尾崎士郎の無茶苦茶に長い小説「人生劇場」の主人公青成瓢吉の父瓢太郎は侠客で、男というものは「無鉄砲」でなければモノにならないという考えに固まり、息子を成る可く無鉄砲な男にしようと育てた。
江戸の昔から「人生劇場」の時代(大正・昭和)、すなわち侠客と呼ばれる人たちが生きていた時代までの日本人は、「俠気」(虐げられている弱者を助けようとする心)に男らしさを見出していたようだ。混同とも言える。
侠気は武士階級の圧政の下で苦しんでいた封建時代の、庶民全体の願望だったのだろう。庶民を助け権力に抵抗するのは無鉄砲そのものである。
日本の庶民社会は「無鉄砲」とか「向こう見ず」に義侠心を期待し、男らしさの要件と認識していたことがわかる。「無鉄砲」は当て字で「無手法」が正しいらしい。
日本人の「男らしさ」には、もうひとつ「潔癖性」という要件もあったように思う。作為を嫌う性質である。

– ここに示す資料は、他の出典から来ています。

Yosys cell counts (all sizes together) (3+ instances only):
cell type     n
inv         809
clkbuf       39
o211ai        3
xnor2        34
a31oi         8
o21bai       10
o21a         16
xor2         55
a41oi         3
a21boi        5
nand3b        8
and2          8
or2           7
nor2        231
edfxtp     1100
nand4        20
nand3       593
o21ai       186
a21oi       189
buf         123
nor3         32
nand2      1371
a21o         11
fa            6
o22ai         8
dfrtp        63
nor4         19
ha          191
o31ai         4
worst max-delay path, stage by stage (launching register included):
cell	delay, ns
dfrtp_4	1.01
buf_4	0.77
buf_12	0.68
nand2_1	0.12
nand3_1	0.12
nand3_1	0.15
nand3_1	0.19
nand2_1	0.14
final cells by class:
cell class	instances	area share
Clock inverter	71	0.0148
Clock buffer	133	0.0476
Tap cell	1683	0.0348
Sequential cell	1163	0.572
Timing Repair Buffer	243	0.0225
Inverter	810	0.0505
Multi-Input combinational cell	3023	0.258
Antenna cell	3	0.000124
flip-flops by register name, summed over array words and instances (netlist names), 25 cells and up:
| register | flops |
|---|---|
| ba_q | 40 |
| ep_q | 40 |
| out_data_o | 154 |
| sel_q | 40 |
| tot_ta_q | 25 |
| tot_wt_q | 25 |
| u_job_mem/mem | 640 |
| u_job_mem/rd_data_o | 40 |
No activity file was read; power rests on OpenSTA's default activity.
$ cat config.mk
export PLATFORM = sky130hd
export DESIGN_NAME = srw_mod_unit
export DESIGN_NICKNAME = d
export VERILOG_FILES = /design/src/hw/rtl/srw_pkg.sv /design/src/hw/rtl/srw_mod_unit.sv
export SDC_FILE = /design/constraint.sdc
export NUM_CORES = 1
export LEC_CHECK = 0
export BUFFER_PORTS_ARGS = -buffer_cell sky130_fd_sc_hd__buf_4
export CORE_AREA = 2 2 39 41
export CTS_BUF_LIST = sky130_fd_sc_hd__clkbuf_2
export CTS_CLUSTER_DIAMETER = 120
export DETAILED_ROUTE_END_ITERATION = 7
export DIE_AREA = 0 0 41 43
export GPL_ROUTABILITY_DRIVEN = 0
export PLACE_DENSITY = 0.57
export REMOVE_ABC_BUFFERS = 1
export SLEW_MARGIN = 10
export SYNTH_ARGS = -nofsm -noshare
export SYNTH_HDL_FRONTEND = slang
export SYNTH_SLANG_ARGS = --single-unit
export TNS_END_PERCENT = 20
$ cat constraint.sdc
create_clock -name clock -period 0.8 [get_ports clock]
set_input_delay 0.16 -clock clock [delete_from_list [all_inputs] [get_ports clock]]
set_output_delay 0.16 -clock clock [all_outputs]
set_load 0.05 [all_outputs]
$ cat src/hw/rtl/srw_pkg.sv
package srw_pkg;

   // Field widths of the two channels.
   localparam int SEQ_W       = 16;
   localparam int MASK_W      = 32;
   localparam int MASK_IDX_W  = 5;
   localparam int RSP_TDATA_W = 56;

   // One window slot: the full sequence number and a valid flag.
   typedef struct packed {
      logic             valid;
      logic [SEQ_W-1:0] seq;
   } slot_type;

   // Sequencer states.
   typedef enum logic [2:0] {
      ST_CLEAR,
      ST_IDLE,
      ST_MOD,
      ST_CHECK,
      ST_MASK,
      ST_DONE
   } state_type;

   // Control strobes that the sequencer hands to the datapath.
   typedef struct packed {
      logic ready;
      logic mod_start;
      logic wr_clear;
      logic wr_item;
      logic rd_item;
      logic load_rsp;
   } ctrl_type;

   // Wrap-aware compare: a is newer than b over half the number range.
   function automatic logic seq_newer(input logic [SEQ_W-1:0] a, input logic [SEQ_W-1:0] b);
      logic [SEQ_W-1:0] d;
      d = a - b;
      return ((d != '0) && !d[SEQ_W-1]) ||
             ((d == {1'b1, {(SEQ_W-1){1'b0}}}) && (a > b));
   endfunction

endpackage

$ cat src/hw/rtl/srw_mod_unit.sv
module srw_mod_unit
   import srw_pkg::*;
#(
   parameter int WINDOW_SIZE = 1024
) (
   input  logic                           clock,
   input  logic                           reset,
   input  logic                           start,
   input  logic [SEQ_W-1:0]               value,
   output logic                           done,
   output logic [$clog2(WINDOW_SIZE)-1:0] rem
);

   localparam int SLOT_W = $clog2(WINDOW_SIZE);

   logic [SLOT_W-1:0] rem_ff;
   logic              done_ff;

   // Control: a one-cycle done pulse right after each start.
   always_ff @(posedge clock) begin
      if (reset) begin
         done_ff <= 1'b0;
      end else begin
         done_ff <= start;
      end
   end

   // The window size is a power of two, so the slot index is the low bits of the number.
   always_ff @(posedge clock) begin
      if (start) begin
         rem_ff <= value[SLOT_W-1:0];
      end
   end

   assign done = done_ff;
   assign rem  = rem_ff;

endmodule

==> results of run 1 <==
==> state kept, by name, summed over array words and instances, names as in the netlist <==
register,flops
rem,10
done,1
==> final cells by class <==
cell class                      count  share of cell area
Timing Repair Buffer               23               0.363
Multi-Input combinational cell      1              0.0234
Clock buffer                        4              0.0340
Tap cell                           16              0.0340
Sequential cell                    11               0.546
==> logic make-up after synthesis <==
group	Yosys count
flops	11
simple gates	1
==> routing by layer <==
layer  vias up  global-route usage  share of wire
met3         0              0.0366          0.057
met4         0               0.120              0
met2         9               0.141           0.63
met5         -                   0              0
li1         99                   -              -
met1        98              0.0550           0.31
==> through the flow <==
stage	setup TNS, ps	instances	setup WS (ps)
global placement	0	51	106
detailed placement	0	51	81.2
finish	-1720	55	-172
global route	-2150	55	-222
CTS	-1900	55	-198
floorplan	0	12	39.4
==> synth_stat cells <==
cell type / number
nor2b_4: 1
edfxtp_1: 10
dfxtp_1: 1
==> final timing paths <==
check | to | startpoint | depth (start not counted)
worst max-delay path | rem[3] | rem[3] | 1
worst min-delay path | done | reset | 2
==> repair_timing <==
action,4_1_cts,5_1_grt
setup buffers,0,0
resized for setup,12,0
endpoints found under the setup margin,11,11
==> power by group through the flow <==
stage	clock (uW)	sequential [uW]	combinational [uW]
after global routing	331	698	313
after detailed placement	0	700	278
after CTS	306	696	304
after global placement	0	697	277
final	296	695	302
after floorplan	0	855	4.42
==> src/bmidi_pkg.sv <==
`timescale 1ns / 1ps
// ----------------------------------------------------------------------------
// bmidi_pkg
// Shared types, codes and helpers of the BLE-MIDI packet decoder.
// ----------------------------------------------------------------------------
package bmidi_pkg;

   localparam logic [2:0] ERR_NONE       = 3'd0;
   localparam logic [2:0] ERR_HEADER     = 3'd1;
   localparam logic [2:0] ERR_SHORT      = 3'd2;
   localparam logic [2:0] ERR_TS_LAST    = 3'd3;
   localparam logic [2:0] ERR_STATUS     = 3'd4;
   localparam logic [2:0] ERR_INCOMPLETE = 3'd5;

   localparam logic [1:0] PH_WAIT      = 2'd0;
   localparam logic [1:0] PH_AFTER_HDR = 2'd1;
   localparam logic [1:0] PH_AFTER_TS  = 2'd2;
   localparam logic [1:0] PH_IN_PKT    = 2'd3;

   localparam logic [7:0] SYSEX_START = 8'hF0;
   localparam logic [7:0] SYSEX_END   = 8'hF7;
   localparam logic [7:0] REALTIME    = 8'hF8;

   typedef struct packed {
      logic [7:0]  midi_byte;
      logic        message_end;
      logic        sysex_part;
      logic [12:0] timestamp_ms;
      logic [2:0]  error_code;
   } bmidi_result_type;

   typedef struct packed {
      logic [1:0]       count;
      bmidi_result_type first_res;
      bmidi_result_type second_res;
   } bmidi_batch_type;

   function automatic logic [1:0] msg_len(input logic [7:0] s);
      logic [1:0] len;
      len = 2'd0;
      if (s[7]) begin
         priority if (s < 8'hC0) len = 2'd3;
         else if (s < 8'hE0) len = 2'd2;
         else if (s < 8'hF0) len = 2'd3;
         else begin
            unique case (s[3:0])
               4'h1, 4'h3: len = 2'd2;
               4'h2:       len = 2'd3;
               4'h6, 4'h7, 4'h8, 4'hA, 4'hB, 4'hC, 4'hE, 4'hF: len = 2'd1;
               default:    len = 2'd0;
            endcase
         end
      end
      return len;
   endfunction

   function automatic bmidi_result_type make_result(input logic [7:0] b, input logic e,
                                                    input logic sx, input logic [12:0] ts);
      bmidi_result_type r;
      r.midi_byte    = b;
      r.message_end  = e;
      r.sysex_part   = sx;
      r.timestamp_ms = ts;
      r.error_code   = ERR_NONE;
      return r;
   endfunction

endpackage

==> src/bmidi_parser.sv <==
`timescale 1ns / 1ps
// ----------------------------------------------------------------------------
// bmidi_parser
// Parse state and single-pass decode of one packet byte into up to two
// results.
// ----------------------------------------------------------------------------
module bmidi_parser import bmidi_pkg::*; (
   input  logic            clock,
   input  logic            reset,
   input  logic            advance,
   input  logic [7:0]      packet_byte,
   input  logic            packet_first,
   input  logic            packet_final,
   output bmidi_batch_type batch
);

   logic [5:0] ts_high_ff, ts_high_in;
   logic [6:0] ts_low_ff, ts_low_in;
   logic [7:0] running_ff, running_in;
   logic       restore_ff, restore_in;
   logic       sysex_ff, sysex_in;
   logic [1:0] left_ff, left_in;
   logic [1:0] phase_ff, phase_in;
   logic       seen_ff, seen_in;
   logic       drop_ff, drop_in;

   always_comb begin
      logic        fail;
      logic [2:0]  err;
      logic [1:0]  len;
      logic [12:0] ts;
      ts_high_in = ts_high_ff;
      ts_low_in  = ts_low_ff;
      running_in = running_ff;
      restore_in = restore_ff;
      sysex_in   = sysex_ff;
      left_in    = left_ff;
      phase_in   = phase_ff;
      seen_in    = seen_ff;
      drop_in    = drop_ff;
      fail       = 1'b0;
      err        = ERR_NONE;
      len        = 2'd0;
      ts         = {ts_high_ff, ts_low_ff};
      batch      = '0;

      if (packet_first) begin
         left_in = 2'd0;
         seen_in = 1'b0;
         drop_in = 1'b0;
         if (packet_byte[7:6] != 2'b10) begin
            fail = 1'b1;
            err  = ERR_HEADER;
         end else if (packet_final) begin
            fail = 1'b1;
            err  = ERR_SHORT;
         end else begin
            ts_high_in = packet_byte[5:0];
            ts_low_in  = 7'd0;
            phase_in   = PH_AFTER_HDR;
         end
      end else if (drop_ff) begin
         if (packet_final) begin
            drop_in  = 1'b0;
            phase_in = PH_WAIT;
         end
      end else if (phase_ff == PH_WAIT) begin
         phase_in = PH_WAIT;
      end else if (phase_ff == PH_AFTER_HDR && packet_final) begin
         fail = 1'b1;
         err  = ERR_SHORT;
      end else if (packet_byte[7] && phase_ff != PH_AFTER_TS) begin
         if (!sysex_ff && left_ff != 2'd0) begin
            fail = 1'b1;
            err  = ERR_INCOMPLETE;
         end else begin
            if (seen_ff && packet_byte[6:0] < ts_low_ff) begin
               ts_high_in = 6'(ts_high_ff + 6'd1);
            end
            ts_low_in = packet_byte[6:0];
            seen_in   = 1'b1;
            if (packet_final) begin
               fail = 1'b1;
               err  = ERR_TS_LAST;
            end else begin
               phase_in = PH_AFTER_TS;
            end
         end
      end else begin
         phase_in = PH_IN_PKT;
         if (packet_byte[7]) begin
            if (packet_byte >= REALTIME) begin
               if (msg_len(packet_byte) == 2'd0) begin
                  fail = 1'b1;
                  err  = ERR_STATUS;
               end else begin
                  batch.first_res = make_result(packet_byte, 1'b1, 1'b0, ts);
                  batch.count     = 2'd1;
               end
            end else if (packet_byte == SYSEX_START) begin
               sysex_in        = 1'b1;
               restore_in      = 1'b1;
               left_in         = 2'd0;
               batch.first_res = make_result(packet_byte, 1'b0, 1'b1, ts);
               batch.count     = 2'd1;
            end else if (packet_byte == SYSEX_END) begin
               sysex_in        = 1'b0;
               restore_in      = 1'b1;
               left_in         = 2'd0;
               batch.first_res = make_result(packet_byte, 1'b1, sysex_ff, ts);
               batch.count     = 2'd1;
            end else begin
               sysex_in = 1'b0;
               len      = msg_len(packet_byte);
               if (len == 2'd0) begin
                  fail = 1'b1;
                  err  = ERR_STATUS;
               end else begin
                  if (packet_byte < SYSEX_START) begin
                     running_in = packet_byte;
                     restore_in = 1'b0;
                  end else begin
                     restore_in = 1'b1;
                  end
                  left_in         = 2'(len - 2'd1);
                  batch.first_res = make_result(packet_byte, len == 2'd1, 1'b0, ts);
                  batch.count     = 2'd1;
               end
            end
         end else if (sysex_ff) begin
            batch.first_res = make_result(packet_byte, 1'b0, 1'b1, ts);
            batch.count     = 2'd1;
         end else if (left_ff != 2'd0) begin
            left_in         = 2'(left_ff - 2'd1);
            batch.first_res = make_result(packet_byte, left_ff == 2'd1, 1'b0, ts);
            batch.count     = 2'd1;
         end else begin
            len = msg_len(running_ff);
            if (len < 2'd2 || running_ff >= SYSEX_START) begin
               fail = 1'b1;
               err  = ERR_STATUS;
            end else begin
               left_in = 2'(len - 2'd2);
               if (restore_ff) begin
                  restore_in       = 1'b0;
                  batch.first_res  = make_result(running_ff, 1'b0, 1'b0, ts);
                  batch.second_res = make_result(packet_byte, len == 2'd2, 1'b0, ts);
                  batch.count      = 2'd2;
               end else begin
                  batch.first_res = make_result(packet_byte, len == 2'd2, 1'b0, ts);
                  batch.count     = 2'd1;
               end
            end
         end
         if (!fail && packet_final) begin
            phase_in = PH_WAIT;
            if (!sysex_in && left_in != 2'd0) begin
               restore_in = restore_ff;
               fail       = 1'b1;
               err        = ERR_INCOMPLETE;
            end
         end
      end

      if (fail) begin
         left_in                     = 2'd0;
         phase_in                    = PH_WAIT;
         drop_in                     = !packet_final;
         batch                       = '0;
         batch.count                 = 2'd1;
         batch.first_res.error_code  = err;
      end
   end

   always_ff @(posedge clock) begin
      if (reset) begin
         ts_high_ff <= '0;
         ts_low_ff  <= '0;
         running_ff <= '0;
         restore_ff <= 1'b0;
         sysex_ff   <= 1'b0;
         left_ff    <= '0;
         phase_ff   <= PH_WAIT;
         seen_ff    <= 1'b0;
         drop_ff    <= 1'b0;
      end else if (advance) begin
         ts_high_ff <= ts_high_in;
         ts_low_ff  <= ts_low_in;
         running_ff <= running_in;
         restore_ff <= restore_in;
         sysex_ff   <= sysex_in;
         left_ff    <= left_in;
         phase_ff   <= phase_in;
         seen_ff    <= seen_in;
         drop_ff    <= drop_in;
      end
   end

endmodule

単に純粋であるのではなく、企んだり仕組んだり、保身を図ることを嫌う性情は、日本人の男らしさ観に欠けてはならないもののようである。
どうやら、日本人の男らしさの旧い概念とは、「無鉄砲」と「潔癖性」の二本柱ということに落ち着きそうだ。歴史上の男らしい人物を調べると、このふたつの要件を備えている。
日本人の男らしさは、勇敢・独立心・反権力・剛毅などを男らしさの要件と考える欧米(=世界)の標準とかなりのズレを感じる。
現代は企画力が重視される時代だが、企画力のある人間は予見能力が高い。あれこれシミュレーションして最善の案を求める現代社会には、無鉄砲な男は不要になり、旧い男らしさは廃れてしまった。
世の中、捨てる神あれば拾う神もいる。無鉄砲で潔癖な人は、存外味方が多いものである。理屈抜きに、そういう男を好む気風が、まだ日本には遺っている。